How do teachers and students actually use the “product”?


Surprisingly, this question is seldom asked by market researchers in high-tech companies selling to schools. Instead, they depend upon the usual array of soft, quick, and dirty findings reaped from focus groups and teacher, student, and administrator surveys. Cheap, easy, and fast, yes, but provide any real meaningful data? Not so much. The real customers are not seen nor heard: no direct observation of students working with tablets and software.


Without knowing how students actually use the equipment, it is all guesswork piled atop the unreliable results from surveys and focus groups. Of course, to pursue better answers, it is quite expensive and intensive labor for marketers. Academic researchers, however, do such investigations, (see here), even ones that work for for-profit firms who ask the right questions (see here). Seldom do market researchers dip into academic studies.


Why do marketers hype what new devices and software can do with students?


Look at ads for software for schools and you will see words that promise student engagement and improved academic achievement (see, for example: Dell Computers: 2011-western-heights high school). Like hot dogs and mustard, or Harry and Sally, hype and over-promising about technology and new mobile devices engaging students, raising test scores of minority students, and closing the achievement gap are joined like Siamese twins. “Schools powered by (insert your favorite software company name here) report impressive gains in first year.” Yet most of the evidence supporting such claims is missing in action.

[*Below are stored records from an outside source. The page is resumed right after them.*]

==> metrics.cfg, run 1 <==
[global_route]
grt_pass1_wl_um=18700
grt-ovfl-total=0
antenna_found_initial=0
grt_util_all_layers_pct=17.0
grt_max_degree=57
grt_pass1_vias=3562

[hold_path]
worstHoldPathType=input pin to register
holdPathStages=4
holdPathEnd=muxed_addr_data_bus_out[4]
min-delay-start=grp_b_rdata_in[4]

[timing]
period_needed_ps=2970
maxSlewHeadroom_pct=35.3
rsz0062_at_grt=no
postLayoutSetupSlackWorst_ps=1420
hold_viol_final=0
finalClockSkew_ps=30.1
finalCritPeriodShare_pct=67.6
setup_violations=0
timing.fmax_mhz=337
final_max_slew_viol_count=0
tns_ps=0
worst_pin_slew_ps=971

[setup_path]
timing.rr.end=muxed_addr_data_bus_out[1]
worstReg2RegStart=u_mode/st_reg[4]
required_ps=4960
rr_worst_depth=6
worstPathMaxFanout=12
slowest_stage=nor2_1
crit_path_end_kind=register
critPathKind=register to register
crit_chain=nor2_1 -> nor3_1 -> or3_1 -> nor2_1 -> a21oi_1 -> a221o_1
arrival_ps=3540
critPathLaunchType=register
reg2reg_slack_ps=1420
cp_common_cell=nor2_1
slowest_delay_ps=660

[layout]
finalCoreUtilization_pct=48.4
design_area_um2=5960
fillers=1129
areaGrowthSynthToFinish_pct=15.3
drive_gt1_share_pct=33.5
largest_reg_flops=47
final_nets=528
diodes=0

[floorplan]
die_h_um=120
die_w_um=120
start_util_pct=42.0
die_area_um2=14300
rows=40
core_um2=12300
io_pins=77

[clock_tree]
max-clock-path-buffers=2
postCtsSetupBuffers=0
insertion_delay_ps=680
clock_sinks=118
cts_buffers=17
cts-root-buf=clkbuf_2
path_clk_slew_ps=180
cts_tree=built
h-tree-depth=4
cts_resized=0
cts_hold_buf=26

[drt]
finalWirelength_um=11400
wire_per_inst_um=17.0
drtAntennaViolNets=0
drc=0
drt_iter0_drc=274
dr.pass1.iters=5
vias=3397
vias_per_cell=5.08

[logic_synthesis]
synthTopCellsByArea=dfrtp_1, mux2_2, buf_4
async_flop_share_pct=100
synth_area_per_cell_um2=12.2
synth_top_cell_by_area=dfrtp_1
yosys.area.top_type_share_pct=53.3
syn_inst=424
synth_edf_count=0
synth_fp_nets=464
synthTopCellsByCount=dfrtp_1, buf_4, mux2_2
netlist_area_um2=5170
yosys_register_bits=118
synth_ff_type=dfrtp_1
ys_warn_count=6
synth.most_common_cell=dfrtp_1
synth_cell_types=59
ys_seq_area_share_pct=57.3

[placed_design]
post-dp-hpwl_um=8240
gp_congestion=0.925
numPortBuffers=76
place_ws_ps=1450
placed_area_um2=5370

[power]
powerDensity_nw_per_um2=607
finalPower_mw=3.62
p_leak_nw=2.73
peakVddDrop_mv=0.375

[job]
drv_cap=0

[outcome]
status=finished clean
===== src/shared/tas_pkg.sv =====
package tas_pkg;
    localparam int ADDR_W  = 8;
    localparam int DATA_W  = 16;
    localparam int SAMP_W  = 12;
    localparam int NCHAN   = 5;
    localparam int MAXSAMP = 7;
    localparam int DLY_W   = 24;

    localparam logic [7:0] ADDR_CMD     = 8'h00;
    localparam logic [7:0] ADDR_CFG     = 8'h01;
    localparam logic [7:0] ADDR_BIAS    = 8'h02;
    localparam logic [7:0] ADDR_REP     = 8'h03;
    localparam logic [7:0] ADDR_POLL    = 8'h04;
    localparam logic [7:0] ADDR_CHMASK  = 8'h05;
    localparam logic [7:0] ADDR_IRQMASK = 8'h06;
    localparam logic [7:0] ADDR_STATUS  = 8'h07;
    localparam logic [7:0] ADDR_IRQSRC  = 8'h08;
    localparam logic [7:0] ADDR_RANGE   = 8'h09;
    localparam logic [7:0] ADDR_RES0    = 8'h10;

    localparam logic [3:0] OP_HOST    = 4'h1;
    localparam logic [3:0] OP_WATCH   = 4'h2;
    localparam logic [3:0] OP_TRIG    = 4'h3;
    localparam logic [3:0] OP_SELECT  = 4'h4;
    localparam logic [3:0] OP_CONVERT = 4'h5;
    localparam logic [2:0] CHAN_SCAN  = 3'h7;

    localparam int CFG_FILT_LSB = 0;
    localparam int CFG_PULL_LSB = 2;
    localparam int CFG_FIVE_BIT = 4;
    localparam int IRQ_CONV     = 0;
    localparam int IRQ_REL      = 1;
    localparam int IRQ_PEN      = 2;
    localparam int ST_BUSY      = 0;
    localparam int ST_PEN       = 1;

    localparam logic [15:0] CFG_RST     = 16'h000C;
    localparam logic [15:0] BIAS_RST    = 16'h0000;
    localparam logic [15:0] REP_RST     = 16'h0000;
    localparam logic [15:0] POLL_RST    = 16'h0000;
    localparam logic [4:0]  CHMASK_RST  = 5'h03;
    localparam logic [2:0]  IRQMASK_RST = 3'h0;

    localparam int CLK_PERIOD_NS  = 10;
    localparam int SETTLE_UNIT_NS = 500;
    localparam logic [DLY_W-1:0] SETTLE_UNIT_CYC =
        DLY_W'((SETTLE_UNIT_NS + CLK_PERIOD_NS - 1) / CLK_PERIOD_NS);
    localparam int POLL_UNIT_US     = 1000;
    localparam int POLL_UNIT_CYC_DF = POLL_UNIT_US * 1000 / CLK_PERIOD_NS;
    localparam int PEN_BIAS_SHIFT   = 3;

    localparam logic [31:0] SCALE_NUM = 32'd4079;
    localparam logic [31:0] SCALE_DEN = 32'd4095;

    typedef enum logic [1:0] {MODE_HOST, MODE_WATCH, MODE_TRIG} tas_mode_t;
endpackage


===== src/logic/tas_touch_seq.sv =====
// Notes on behaviour
// - Pen detection biases for one eighth of the bias settle time.
// - Touch sets pen-down flag and interrupt source when enabled.
// - Release clears pen-down flag and sets release interrupt source.
// - Pull-up selectable among four values; host picks a large one.
// - Five-wire panels use same comparator pin, wiper grounded in detection.
// - Averaging order 0..3 takes 1, 3, 5 or 7 samples.
// - Order 0 passes sample; orders 1, 2 output scaled mean.
// - Order 3 sorts seven, averages middle three, scaled.
// - Repeat settle time waited between samples of one channel.
// - Reset leaves host-stepped mode with acquisition stopped.
// - Host-stepped mode only executes select and convert commands.
// - Convert biases channel, waits bias settle time, then converts.
// - Host-stepped convert checks pen first, never updates pen flag.
// - Channel-list scan converts each masked channel, unbiasing between.
// - Select keeps channel biased; a later convert of that channel skips pen detection.
// - Finish clears busy, interrupts unless pen check failed; line releases after results read.
// - Watch mode only detects pen, per tick while touched.
// - Watch mode skips ticks while interrupt line is low.
// - Triggered mode converts masked channels after each touch.
// - Triggered mode skips ticks until all results are read.
`timescale 1ns/10ps
module tas_touch_seq
    import tas_pkg::*;
#(
    parameter int POLL_UNIT_CYC = POLL_UNIT_CYC_DF
) (
    // Clock and reset.
    input  wire logic              clk,
    input  wire logic              reset_n,
    // Register port.
    input  wire logic [ADDR_W-1:0] reg_addr,
    input  wire logic [DATA_W-1:0] reg_wdata,
    input  wire logic              reg_wr,
    input  wire logic              reg_rd,
    output logic      [DATA_W-1:0] reg_rdata,
    // Panel drive and pen comparator.
    input  wire logic              pen_comp,
    output logic      [2:0]        bias_chan,
    output logic                   bias_en,
    output logic                   pen_det_en,
    output logic      [1:0]        pen_pullup_value,
    output logic                   wiper_gnd,
    // Converter.
    output logic                   adc_start,
    input  wire logic              adc_done,
    input  wire logic [SAMP_W-1:0] adc_data,
    // Host interrupt.
    output logic                   host_interrupt_n
);
    typedef enum logic [3:0] {
        S_IDLE, S_PEN_BIAS, S_PEN_EVAL, S_CH_BIAS, S_CONV_START,
        S_CONV_WAIT, S_REP_WAIT, S_CH_DONE, S_FINISH
    } tas_state_t;

    tas_state_t        st_q, st_d;
    tas_mode_t         mode_q;
    logic [15:0]       cfg_q, bias_q, rep_q, poll_q;
    logic [4:0]        chmask_q, todo_q, unread_q;
    logic [2:0]        irqmask_q, src_q, src_d;
    logic [5:0]        range_q;
    logic              cmd_pend_q, sel_q, pen_q, busy_q;
    logic [3:0]        cmd_op_q;
    logic [2:0]        cmd_ch_q, sel_ch_q, cur_ch_q, samp_cnt_q, bias_ch_q;
    logic              bias_en_q, pen_det_q, adc_start_q, irq_n_q;
    logic              comp_s1_q, comp_s2_q;
    logic [DLY_W-1:0]  timer_q, dwell_q, unit_cnt_q;
    logic [15:0]       poll_cnt_q;
    logic              poll_tick_q;
    logic [DATA_W-1:0] rdata_q;
    logic [SAMP_W-1:0] samp_q [MAXSAMP];
    logic [SAMP_W-1:0] res_q  [NCHAN];

    assign reg_rdata        = rdata_q;
    assign bias_chan        = bias_ch_q;
    assign bias_en          = bias_en_q;
    assign pen_det_en       = pen_det_q;
    assign pen_pullup_value = cfg_q[CFG_PULL_LSB+1:CFG_PULL_LSB];
    assign adc_start        = adc_start_q;
    assign host_interrupt_n = irq_n_q;

    // Register decode.
    wire       wr_cmd  = reg_wr && reg_addr == ADDR_CMD;
    wire [3:0] w_op    = reg_wdata[7:4];
    wire [2:0] w_ch    = reg_wdata[2:0];
    wire [7:0] res_off = reg_addr - ADDR_RES0;
    wire       rd_res  = reg_rd && reg_addr >= ADDR_RES0 && res_off < 8'(NCHAN);
    wire [2:0] res_idx = res_off[2:0];
    wire       rd_src  = reg_rd && reg_addr == ADDR_IRQSRC;
    wire       comp_s  = comp_s2_q;

    // Settle counts in clock cycles; code c means (c+1) half-microseconds.
    wire [DLY_W-1:0] bias_cyc = DLY_W'(({8'h00, bias_q} + 24'h000001) * SETTLE_UNIT_CYC);
    wire [DLY_W-1:0] rep_cyc  = DLY_W'(({8'h00, rep_q} + 24'h000001) * SETTLE_UNIT_CYC);
    wire [DLY_W-1:0] pen_cyc  = bias_cyc >> PEN_BIAS_SHIFT;
    wire             t_end    = timer_q == 24'h000001;

    // Filtering: rank every sample, keep the middle three for order 3.
    wire [1:0]  filt_ord = cfg_q[CFG_FILT_LSB+1:CFG_FILT_LSB];
    wire [2:0]  nsamp    = {filt_ord, 1'b1};
    logic [14:0] term [MAXSAMP];
    logic [14:0] sum_w;
    genvar gi;
    generate
        for (gi = 0; gi < MAXSAMP; gi++) begin : g_rank
            logic [2:0] rank;
            logic       keep;
            always_comb begin
                rank = 3'h0;
                for (int j = 0; j < MAXSAMP; j++) begin
                    if (j != gi && (samp_q[j] < samp_q[gi] ||
                        (samp_q[j] == samp_q[gi] && j < gi))) begin
                        rank = rank + 3'h1;
                    end
                end
            end
            assign keep = (filt_ord == 2'h3) ? (rank >= 3'h2 && rank <= 3'h4)
                                             : (3'(gi) < nsamp);
            assign term[gi] = keep ? {3'h0, samp_q[gi]} : 15'h0000;
        end
    endgenerate
    always_comb begin
        sum_w = 15'h0000;
        for (int k = 0; k < MAXSAMP; k++) begin
            sum_w = sum_w + term[k];
        end
    end
    wire [2:0]  div_n   = (filt_ord == 2'h3) ? 3'h3 : nsamp;
    wire [31:0] prod    = {17'h00000, sum_w} * SCALE_NUM;
    wire [31:0] den     = {29'h00000000, div_n} * SCALE_DEN;
    wire [31:0] quot    = prod / den;
    wire [SAMP_W-1:0] filt_w = (filt_ord == 2'h0) ? samp_q[0] : quot[SAMP_W-1:0];

    // Channel bookkeeping.
    wire [4:0] cur_bit   = 5'(5'h01 << cur_ch_q);
    wire [4:0] todo_left = todo_q & ~cur_bit;
    wire [4:0] todo_src  = (st_q == S_CH_DONE) ? todo_left : todo_q;
    logic [2:0] nxt_ch;
    always_comb begin
        nxt_ch = 3'h0;
        for (int i = NCHAN - 1; i >= 0; i--) begin
            if (todo_src[i]) begin
                nxt_ch = 3'(i);
            end
        end
    end
    wire [4:0] cmd_bits  = (cmd_ch_q == CHAN_SCAN) ? chmask_q :
                           (cmd_ch_q < 3'(NCHAN)) ? 5'(5'h01 << cmd_ch_q) : 5'h00;
    wire       host_go   = mode_q == MODE_HOST && cmd_pend_q;
    wire       is_sel    = cmd_op_q == OP_SELECT;
    wire       presel    = sel_q && cmd_ch_q == sel_ch_q;
    wire       watch_go  = mode_q == MODE_WATCH && irq_n_q && (!pen_q || poll_tick_q);
    wire       trig_go   = mode_q == MODE_TRIG && unread_q == 5'h00 &&
                           (!pen_q || poll_tick_q);
    wire       auto_mode = mode_q != MODE_HOST;
    wire       more_samp = samp_cnt_q != nsamp - 3'h1;

    always_comb begin
        st_d = st_q;
        unique case (st_q)
            S_IDLE: begin
                if (host_go && !is_sel) begin
                    st_d = presel ? S_CONV_START : S_PEN_BIAS;
                end else if (!host_go && (watch_go || trig_go)) begin
                    st_d = S_PEN_BIAS;
                end
            end
            S_PEN_BIAS:   if (t_end) st_d = S_PEN_EVAL;
            S_PEN_EVAL: begin
                if (mode_q == MODE_WATCH || !comp_s) begin
                    st_d = (mode_q == MODE_HOST) ? S_FINISH : S_IDLE;
                end else begin
                    st_d = (todo_q != 5'h00) ? S_CH_BIAS : S_FINISH;
                end
            end
            S_CH_BIAS:    if (t_end) st_d = S_CONV_START;
            S_CONV_START: st_d = S_CONV_WAIT;
            S_CONV_WAIT:  if (adc_done) st_d = more_samp ? S_REP_WAIT : S_CH_DONE;
            S_REP_WAIT:   if (t_end) st_d = S_CONV_START;
            S_CH_DONE:    st_d = (todo_left != 5'h00) ? S_CH_BIAS : S_FINISH;
            S_FINISH:     st_d = S_IDLE;
        endcase
    end

    // Interrupt sources: a set in the same cycle as its clear wins.
    wire       fin_data = st_q == S_FINISH && todo_q == 5'h00 && busy_q;
    wire       ev_pen   = st_q == S_PEN_EVAL && auto_mode && comp_s && !pen_q;
    wire       ev_rel   = st_q == S_PEN_EVAL && auto_mode && !comp_s && pen_q;
    wire [4:0] rd_bit   = rd_res ? 5'(5'h01 << res_idx) : 5'h00;
    wire [4:0] set_bit  = (st_q == S_CH_DONE) ? cur_bit : 5'h00;
    wire [4:0] unread_d = (unread_q & ~rd_bit) | set_bit;
    wire       conv_clr = rd_res && unread_d == 5'h00;
    assign src_d[IRQ_CONV] = fin_data || (src_q[IRQ_CONV] && !conv_clr);
    assign src_d[IRQ_PEN]  = ev_pen || (src_q[IRQ_PEN] && !rd_src);
    assign src_d[IRQ_REL]  = ev_rel || (src_q[IRQ_REL] && !rd_src);

    logic [DATA_W-1:0] rdata_w;
    always_comb begin
        rdata_w = 16'h0000;
        if (rd_res) begin
            rdata_w = {4'h0, res_q[res_idx]};
        end else begin
            unique case (reg_addr)
                ADDR_CFG:     rdata_w = cfg_q;
                ADDR_BIAS:    rdata_w = bias_q;
                ADDR_REP:     rdata_w = rep_q;
                ADDR_POLL:    rdata_w = poll_q;
                ADDR_CHMASK:  rdata_w = {11'h000, chmask_q};
                ADDR_IRQMASK: rdata_w = {13'h0000, irqmask_q};
                ADDR_STATUS:  rdata_w = {12'h000, mode_q, pen_q, busy_q};
                ADDR_IRQSRC:  rdata_w = {13'h0000, src_q};
                ADDR_RANGE:   rdata_w = {10'h000, range_q};
                default:      rdata_w = 16'h0000;
            endcase
        end
    end

    // Register file, command capture and poll timer.
    always_ff @(posedge clk or negedge reset_n) begin
        if (!reset_n) begin
            cfg_q      <= CFG_RST;
            bias_q     <= BIAS_RST;
            rep_q      <= REP_RST;
            poll_q     <= POLL_RST;
            chmask_q   <= CHMASK_RST;
            irqmask_q  <= IRQMASK_RST;
            range_q    <= 6'h00;
            mode_q     <= MODE_HOST;
            cmd_pend_q <= 1'b0;
            cmd_op_q   <= 4'h0;
            cmd_ch_q   <= 3'h0;
            rdata_q    <= 16'h0000;
            src_q      <= 3'h0;
            irq_n_q    <= 1'b1;
            unread_q   <= 5'h00;
            comp_s1_q  <= 1'b0;
            comp_s2_q  <= 1'b0;
            unit_cnt_q <= 24'h000000;
            poll_cnt_q <= 16'h0000;
            poll_tick_q <= 1'b0;
            dwell_q    <= 24'h000000;
        end else begin
            comp_s1_q <= pen_comp;
            comp_s2_q <= comp_s1_q;
            rdata_q   <= reg_rd ? rdata_w : 16'h0000;
            src_q     <= src_d;
            irq_n_q   <= ~|(src_d & irqmask_q);
            unread_q  <= unread_d;
            dwell_q   <= (st_d != st_q) ? 24'h000000 : dwell_q + 24'h000001;
            if (reg_wr) begin
                unique case (reg_addr)
                    ADDR_CFG:     cfg_q     <= reg_wdata;
                    ADDR_BIAS:    bias_q    <= reg_wdata;
                    ADDR_REP:     rep_q     <= reg_wdata;
                    ADDR_POLL:    poll_q    <= reg_wdata;
                    ADDR_CHMASK:  chmask_q  <= reg_wdata[4:0];
                    ADDR_IRQMASK: irqmask_q <= reg_wdata[2:0];
                    ADDR_RANGE:   range_q   <= reg_wdata[5:0];
                    default:      ;
                endcase
            end
            if (wr_cmd && w_op == OP_HOST)  mode_q <= MODE_HOST;
            if (wr_cmd && w_op == OP_WATCH) mode_q <= MODE_WATCH;
            if (wr_cmd && w_op == OP_TRIG)  mode_q <= MODE_TRIG;
            if (wr_cmd && (w_op == OP_SELECT || w_op == OP_CONVERT)) begin
                cmd_pend_q <= 1'b1;
                cmd_op_q   <= w_op;
                cmd_ch_q   <= w_ch;
            end else if (st_q == S_IDLE && host_go) begin
                cmd_pend_q <= 1'b0;
            end
            if (poll_q == 16'h0000 || unit_cnt_q == 24'(POLL_UNIT_CYC - 1)) begin
                unit_cnt_q <= 24'h000000;
            end else begin
                unit_cnt_q <= unit_cnt_q + 24'h000001;
            end
            poll_tick_q <= 1'b0;
            if (poll_q == 16'h0000) begin
                poll_cnt_q <= 16'h0000;
            end else if (unit_cnt_q == 24'(POLL_UNIT_CYC - 1)) begin
                if (poll_cnt_q >= poll_q - 16'h0001) begin
                    poll_cnt_q  <= 16'h0000;
                    poll_tick_q <= 1'b1;
                end else begin
                    poll_cnt_q <= poll_cnt_q + 16'h0001;
                end
            end
        end
    end

    // Acquisition sequencer.
    always_ff @(posedge clk or negedge reset_n) begin
        if (!reset_n) begin
            st_q        <= S_IDLE;
            pen_q       <= 1'b0;
            busy_q      <= 1'b0;
            sel_q       <= 1'b0;
            sel_ch_q    <= 3'h0;
            cur_ch_q    <= 3'h0;
            todo_q      <= 5'h00;
            samp_cnt_q  <= 3'h0;
            timer_q     <= 24'h000000;
            bias_en_q   <= 1'b0;
            bias_ch_q   <= 3'h0;
            pen_det_q   <= 1'b0;
            wiper_gnd   <= 1'b0;
            adc_start_q <= 1'b0;
            for (int i = 0; i < MAXSAMP; i++) samp_q[i] <= 12'h000;
            for (int i = 0; i < NCHAN; i++) res_q[i] <= 12'h000;
        end else begin
            st_q        <= st_d;
            adc_start_q <= st_d == S_CONV_START;
            wiper_gnd   <= pen_det_q && cfg_q[CFG_FIVE_BIT];
            if (timer_q != 24'h000000) timer_q <= timer_q - 24'h000001;
            unique case (st_q)
                S_IDLE: begin
                    if (host_go && is_sel) begin
                        if (cmd_ch_q < 3'(NCHAN)) begin
                            sel_q     <= 1'b1;
                            sel_ch_q  <= cmd_ch_q;
                            bias_en_q <= 1'b1;
                            bias_ch_q <= cmd_ch_q;
                        end
                    end else if (host_go) begin
                        busy_q     <= 1'b1;
                        sel_q      <= 1'b0;
                        samp_cnt_q <= 3'h0;
                        todo_q     <= presel ? 5'(5'h01 << sel_ch_q) : cmd_bits;
                        cur_ch_q   <= sel_ch_q;
                        if (!presel) begin
                            bias_en_q <= 1'b0;
                            pen_det_q <= 1'b1;
                            timer_q   <= pen_cyc;
                        end
                    end else if (watch_go || trig_go) begin
                        busy_q    <= trig_go;
                        todo_q    <= trig_go ? chmask_q : 5'h00;
                        pen_det_q <= 1'b1;
                        timer_q   <= pen_cyc;
                    end
                end
                S_PEN_EVAL: begin
                    pen_det_q <= 1'b0;
                    if (auto_mode) pen_q <= comp_s;
                    if (!comp_s || mode_q == MODE_WATCH) busy_q <= 1'b0;
                    cur_ch_q   <= nxt_ch;
                    samp_cnt_q <= 3'h0;
                    timer_q    <= bias_cyc + 24'h000001;
                end
                S_CH_BIAS: begin
                    bias_en_q <= 1'b1;
                    bias_ch_q <= cur_ch_q;
                end
                S_CONV_WAIT: begin
                    if (adc_done) begin
                        samp_q[samp_cnt_q] <= adc_data;
                        samp_cnt_q <= samp_cnt_q + 3'h1;
                        timer_q    <= rep_cyc;
                    end
                end
                S_CH_DONE: begin
                    res_q[cur_ch_q] <= filt_w;
                    todo_q     <= todo_left;
                    bias_en_q  <= 1'b0;
                    cur_ch_q   <= nxt_ch;
                    samp_cnt_q <= 3'h0;
                    timer_q    <= bias_cyc + 24'h000001;
                end
                S_FINISH: begin
                    busy_q    <= 1'b0;
                    bias_en_q <= 1'b0;
                end
                default: ;
            endcase
        end
    end

    a_pen_bias_len: assert property (@(posedge clk) disable iff (!reset_n)
        (st_q == S_PEN_BIAS && st_d != S_PEN_BIAS) |-> dwell_q == pen_cyc - 24'h000001)
        else $error("pen bias time wrong");
    a_pen_set_flag: assert property (@(posedge clk) disable iff (!reset_n)
        (st_q == S_PEN_EVAL && auto_mode && comp_s && !pen_q) |=> pen_q && src_q[IRQ_PEN])
        else $error("touch not flagged");
    a_pen_release: assert property (@(posedge clk) disable iff (!reset_n)
        (st_q == S_PEN_EVAL && auto_mode && !comp_s && pen_q) |=> !pen_q && src_q[IRQ_REL])
        else $error("release not flagged");
    a_samp_count: assert property (@(posedge clk) disable iff (!reset_n)
        st_q == S_CH_DONE |-> samp_cnt_q == nsamp)
        else $error("wrong sample count");
    a_rep_settle: assert property (@(posedge clk) disable iff (!reset_n)
        (st_q == S_REP_WAIT && st_d != S_REP_WAIT) |-> dwell_q == rep_cyc - 24'h000001)
        else $error("repeat settle wrong");
    a_bias_settle: assert property (@(posedge clk) disable iff (!reset_n)
        (st_q == S_CH_BIAS && st_d != S_CH_BIAS) |-> dwell_q == bias_cyc && bias_en_q)
        else $error("bias settle wrong");
    a_host_pen_hold: assert property (@(posedge clk) disable iff (!reset_n)
        (st_q == S_PEN_EVAL && mode_q == MODE_HOST) |=> $stable(pen_q))
        else $error("pen flag moved in host mode");
    a_scan_unbias: assert property (@(posedge clk) disable iff (!reset_n)
        st_q == S_CH_DONE |=> !bias_en_q)
        else $error("channel not unbiased");
    a_finish_irq: assert property (@(posedge clk) disable iff (!reset_n)
        (fin_data && irqmask_q[IRQ_CONV]) |=> !busy_q ##0 !host_interrupt_n)
        else $error("completion interrupt missing");
    a_watch_noconv: assert property (@(posedge clk) disable iff (!reset_n)
        (st_q == S_PEN_EVAL && mode_q == MODE_WATCH) |=> st_q == S_IDLE ##1 !adc_start_q)
        else $error("conversion in watch mode");
    a_watch_skip: assert property (@(posedge clk) disable iff (!reset_n)
        (st_q == S_IDLE && mode_q == MODE_WATCH && !host_interrupt_n) |=> st_q == S_IDLE)
        else $error("detection while line low");
    a_trig_skip: assert property (@(posedge clk) disable iff (!reset_n)
        (st_q == S_IDLE && mode_q == MODE_TRIG && unread_q != 5'h00) |=> st_q == S_IDLE)
        else $error("tick taken with unread results");
endmodule


===== config.mk =====
export PLATFORM = sky130hd
export DESIGN_NAME = tas_touch_seq
export DESIGN_NICKNAME = d
export VERILOG_FILES = /design/src/shared/tas_pkg.sv /design/src/logic/tas_touch_seq.sv
export SDC_FILE = /design/constraint.sdc
export NUM_CORES = 2
export LEC_CHECK = 0
export BUFFER_PORTS_ARGS = -buffer_cell sky130_fd_sc_hd__buf_2
export CAP_MARGIN = 0
export CORE_UTILIZATION = 25
export CTS_BUF_LIST = sky130_fd_sc_hd__clkbuf_4 sky130_fd_sc_hd__clkbuf_8 sky130_fd_sc_hd__clkbuf_16
export CTS_CLUSTER_SIZE = 24
export DETAILED_ROUTE_END_ITERATION = 10
export MAX_ROUTING_LAYER = met4
export SKIP_CTS_REPAIR_TIMING = 1
export SYNTH_ARGS = -nofsm -noshare
export SYNTH_HDL_FRONTEND = slang
export SYNTH_SLANG_ARGS = --single-unit
export TNS_END_PERCENT = 50

===== constraint.sdc =====
create_clock -name clk -period 100.3 [get_ports clk]
set_input_delay 20.06 -clock clk [delete_from_list [all_inputs] [get_ports clk]]
set_output_delay 20.06 -clock clk [all_outputs]
set_load 0.05 [all_outputs]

Sure, there is the “novelty effect” where teachers and students in the first six months praise galore how iPads or Chromebooks have riveted students’ attention. But the shine wears off and the hard work of teaching lessons every day, with and without new gadgets, kick in. The evidence of software and devices lifting academic achievement is simply not there.


New ways of marketing?


These three problems marketers face in promoting technology to public schools get at the heart of selling high-tech innovations to public schools.


In deciding who is the real customer, the truth of the matter is that district officials—not the true consumers of teachers, parents, or students—are targeted customers—and this is a fundamental problem.


As for market research, please, no more Internet surveys and “carefully selected” and “hand picked” focus groups. The reliability and validity of such instruments is incredibly low and not to be trusted. Paying randomly-selected students, parents, and teachers make far more sense in using focus groups. Also, it is more sensible to harvest academic studies done by teachers and researchers about what actually occurs in classrooms.


Finally, no more over-the-top claims for products that promise outcomes for teachers and students that do not have a prayer of ever happening. Like youth creams marketed to middle-aged women, it’s the same story for claims about new technologies in classrooms. Dialing back bloated promotion, reducing the hype, and injecting a small dose of humility would be unusual and, in my judgment, of low probability of ever happening but it worth hoping for, nonetheless.